### WHAT YOU HAVE TO DO
Return the full set of records, matching them character for character.

THE RECORDS below:

From an optimization exercise on the open Yosys and OpenROAD flow, aimed at a short achievable clock period and few clock cycles; shortcuts taken in it are not production practice.
Where RTL was checked, it was by simulation tests only, not by an equivalence proof against the original.
The RTL of run 2 was laid out without a check of its function.
No activity file was given, so power comes from the tool's default toggle rates.

===== constraint.sdc =====
create_clock -name core_clock -period 4.5 [get_ports {clk}]
set_input_delay 0.9000 -clock core_clock [delete_from_list [all_inputs] [get_ports {clk}]]
set_output_delay 0.9000 -clock core_clock [all_outputs]
set_load 0.01 [all_outputs]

End of THE RECORDS.

### FINAL ANSWER
From an optimization exercise on the open Yosys and OpenROAD flow, aimed at a short achievable clock period and few clock cycles; shortcuts taken in it are not production practice.
Where RTL was checked, it was by simulation tests only, not by an equivalence proof against the original.
The RTL of run 2 was laid out without a check of its function.
No activity file was given, so power comes from the tool's default toggle rates.

===== constraint.sdc =====
create_clock -name core_clock -period 4.5 [get_ports {clk}]
set_input_delay 0.9000 -clock core_clock [delete_from_list [all_inputs] [get_ports {clk}]]
set_output_delay 0.9000 -clock core_clock [all_outputs]
set_load 0.01 [all_outputs]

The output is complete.